Les litiges qui opposent communes et anciens seigneurs en nullité de cantonnements sont fréquents et ne donnent pas toujours raison aux communes. Ainsi du cantonnement opéré pour la forêt de Bootzheim entre les Rathsamhausen et la commune sur la base d’un jugement arbitral de l’évêque de Bâle en 1629 qui détermine la valeur des droits d’usage confirmé encore par jugement du Directoire de la noblesse de Basse-Alsace (1775), et arrêt du Conseil souverain (1778). Le conseil du roi prononce le cantonnement et divise la forêt en deux parties en 1784. En 1790, la commune demande l’annulation de ce cantonnement, puis abandonne le procès et est condamnée pour troubles de possession à l’encontre de la famille Rathsamhausen. Une nouvelle instance est introduite par la commune devant le tribunal de Barr, qui la déboute. Elle fait appel. La Cour d’appel arrête que les jugements opérés en 1629, 1775, 1778, par des juridictions alors régulières et non d’exception, montrent suffisamment qu’il y avait accord entre les parties sur la transaction et non abus de la puissance féodale et déboute la commune (Colmar 12 fructidor an XIII – 30 août 1805, Maire de Bootzheim c/Justine Nardin, veuve Conrad Rathsamhausen, Rohrschwihr, et Françoise Gayl, veuve Philippe-Auguste Wolfgang Rathsamhausen, Strasbourg, Jurisprudence Colmar 1805, p. 284 et suiv.). L’issue du procès qui oppose la commune de Grandvillars au Préfet du Haut-Rhin, substitué au seigneur Pézeux, émigré et dont les biens ont été nationalisés, est différente. La commune obtient la nullité d’un cantonnement opéré en 1774 par le Conseil du Roi au profit du seigneur Pézeux, révisant un cantonnement antérieur opéré par un arrêté de la Régence d’Ensisheim en 1626. Le 11 juin 1793, le tribunal de Belfort avait annulé ce cantonnement de 1774. Le préfet au nom des Domaines fait appel. La Cour arrête par arrêt préparatoire que le cantonnement avait été « lésionnaire », l’annule et désigne de nouveaux commissaires pour l’évaluation des forêts en cause (2 frimaire an XIV – 23 novembre 1805, Préfet du Haut-Rhin c/ maire de la commune de Grandvillars. Jurisprudence Colmar, 1805, p. 291 et suivantes).

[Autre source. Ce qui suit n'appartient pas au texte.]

### src/rtl/control_sequencer.sv
// control_sequencer: Moore control FSM sequencing fetch/execute strobes for a single-bus CPU datapath.
// Latency: 3-cycle fetch (T0-T2), then 1 to 5 execute cycles; outputs decode from state and IR only.
// Backpressure: with CONTROL_SEQUENCER_MEM_WAIT_EN defined, T1, ld T6 and st T7 stall until mem_ready.
module control_sequencer (
  input  logic        clock,
  input  logic        reset,
  input  logic [31:0] IR,
  input  logic        CON_FF,
  input  logic        mem_ready,
  output logic        Gra,
  output logic        Grb,
  output logic        Grc,
  output logic        Rin,
  output logic        Rout,
  output logic        BAout,
  output logic        PCout,
  output logic        PCin,
  output logic        IncPC,
  output logic        MARin,
  output logic        MDRin,
  output logic        MDRout,
  output logic        IRin,
  output logic        Yin,
  output logic        Zin,
  output logic        Zlowout,
  output logic        Cout,
  output logic        CONin,
  output logic        Read,
  output logic        Write,
  output logic [4:0]  ALU_op,
  output logic        Run,
  output logic        illegal
);

  typedef enum logic [3:0] {
    S_RST, S_T0, S_T1, S_T2, S_T3, S_T4, S_T5, S_T6, S_T7, S_HALT
  } state_t;

  localparam logic [4:0] OP_LD   = 5'b00000;
  localparam logic [4:0] OP_LDI  = 5'b00001;
  localparam logic [4:0] OP_ST   = 5'b00010;
  localparam logic [4:0] OP_ADD  = 5'b00011;
  localparam logic [4:0] OP_SUB  = 5'b00100;
  localparam logic [4:0] OP_AND  = 5'b00101;
  localparam logic [4:0] OP_OR   = 5'b00110;
  localparam logic [4:0] OP_ADDI = 5'b01011;
  localparam logic [4:0] OP_BR   = 5'b10010;
  localparam logic [4:0] OP_NOP  = 5'b11010;
  localparam logic [4:0] OP_HALT = 5'b11011;

  state_t     state, next_state;
  logic [4:0] opcode;
  logic       is_alu, is_imm, is_mem;
  logic       mem_go;
  logic       unused_ir;

  assign opcode = IR[31:27];
  assign is_alu = (opcode == OP_ADD) || (opcode == OP_SUB) ||
                  (opcode == OP_AND) || (opcode == OP_OR);
  assign is_imm = (opcode == OP_ADDI) || (opcode == OP_LDI);
  assign is_mem = (opcode == OP_LD) || (opcode == OP_ST);

  // Register fields are decoded downstream; only the opcode matters here.
`ifdef CONTROL_SEQUENCER_MEM_WAIT_EN
  assign mem_go    = mem_ready;
  assign unused_ir = ^IR[26:0];
`else
  assign mem_go    = 1'b1;
  assign unused_ir = ^{IR[26:0], mem_ready};
`endif

  // State register; reset wins over everything, including a pending mem_ready.
  always_ff @(posedge clock) begin
    if (reset) state <= S_RST;
    else       state <= next_state;
  end

  // Next-state and Moore output decode; PCin in br T6 is the only input-gated output.
  always_comb begin
    next_state = state;
    Gra = 1'b0; Grb = 1'b0; Grc = 1'b0;
    Rin = 1'b0; Rout = 1'b0; BAout = 1'b0;
    PCout = 1'b0; PCin = 1'b0; IncPC = 1'b0; MARin = 1'b0;
    MDRin = 1'b0; MDRout = 1'b0; IRin = 1'b0; Yin = 1'b0;
    Zin = 1'b0; Zlowout = 1'b0; Cout = 1'b0; CONin = 1'b0;
    Read = 1'b0; Write = 1'b0;
    ALU_op = 5'b00000;
    Run = 1'b1;
    illegal = 1'b0;
    case (state)
      S_RST: next_state = S_T0;
      S_T0: begin
        PCout = 1'b1; MARin = 1'b1; IncPC = 1'b1; Zin = 1'b1;
        next_state = S_T1;
      end
      S_T1: begin
        Zlowout = 1'b1; PCin = 1'b1; Read = 1'b1; MDRin = 1'b1;
        if (mem_go) next_state = S_T2;
      end
      S_T2: begin
        MDRout = 1'b1; IRin = 1'b1;
        next_state = S_T3;
      end
      S_T3: begin
        if (is_alu) begin
          Grb = 1'b1; Rout = 1'b1; Yin = 1'b1;
          next_state = S_T4;
        end else if (is_imm || is_mem) begin
          Grb = 1'b1; BAout = 1'b1; Yin = 1'b1;
          next_state = S_T4;
        end else if (opcode == OP_BR) begin
          Gra = 1'b1; Rout = 1'b1; CONin = 1'b1;
          next_state = S_T4;
        end else if (opcode == OP_HALT) begin
          next_state = S_HALT;
        end else if (opcode == OP_NOP) begin
          next_state = S_T0;
        end else begin
          illegal = 1'b1;
          next_state = S_T0;
        end
      end
      S_T4: begin
        next_state = S_T5;
        if (is_alu) begin
          Grc = 1'b1; Rout = 1'b1; Zin = 1'b1; ALU_op = opcode;
        end else if (is_imm || is_mem) begin
          Cout = 1'b1; Zin = 1'b1; ALU_op = OP_ADD;
        end else if (opcode == OP_BR) begin
          PCout = 1'b1; Yin = 1'b1;
        end else begin
          next_state = S_T0;
        end
      end
      S_T5: begin
        next_state = S_T0;
        if (is_alu || is_imm) begin
          Zlowout = 1'b1; Gra = 1'b1; Rin = 1'b1;
        end else if (is_mem) begin
          Zlowout = 1'b1; MARin = 1'b1;
          next_state = S_T6;
        end else if (opcode == OP_BR) begin
          Cout = 1'b1; Zin = 1'b1; ALU_op = OP_ADD;
          next_state = S_T6;
        end
      end
      S_T6: begin
        next_state = S_T0;
        if (opcode == OP_LD) begin
          Read = 1'b1; MDRin = 1'b1;
          next_state = mem_go ? S_T7 : S_T6;
        end else if (opcode == OP_ST) begin
          Gra = 1'b1; Rout = 1'b1; MDRin = 1'b1;
          next_state = S_T7;
        end else if (opcode == OP_BR) begin
          Zlowout = 1'b1; PCin = CON_FF;
        end
      end
      S_T7: begin
        next_state = S_T0;
        if (opcode == OP_LD) begin
          MDRout = 1'b1; Gra = 1'b1; Rin = 1'b1;
        end else if (opcode == OP_ST) begin
          Write = 1'b1;
          if (!mem_go) next_state = S_T7;
        end
      end
      S_HALT: Run = 1'b0;
      default: next_state = S_RST;
    endcase
  end

endmodule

L’arrêt Préfet du Haut-Rhin c/maire de Lautenbachzell met encore le préfet en porte-à-faux. La commune de Lautenbachzell s’est pourvue en appel contre un jugement de Colmar qui l’a déboutée d’une réclamation sur « terres vagues et vaines » de son ban. Les titres produits par le préfet montrent que le Hang tout comme leHoffrieth n’avaient pas ce caractère, mais portaient l’une et l’autre, au milieu de leur pâturage, bâtiments de ferme et enclos comme en témoignaient un urbaire de 1550, et des baux de 1716 et de 1783. La commune est donc à nouveau déboutée, mais le préfet doit prendre sa part des dépens pour avoir soumis ces titres trop tard, alors qu’il aurait pu décourager la commune d’entreprendre ce procès (10 Fructidor an XII – 28 août 1804, Préfet du Haut-Rhin c/Maire de Lautenbachzell Jurisprudence Colmar 1805, p. 295 et suiv.).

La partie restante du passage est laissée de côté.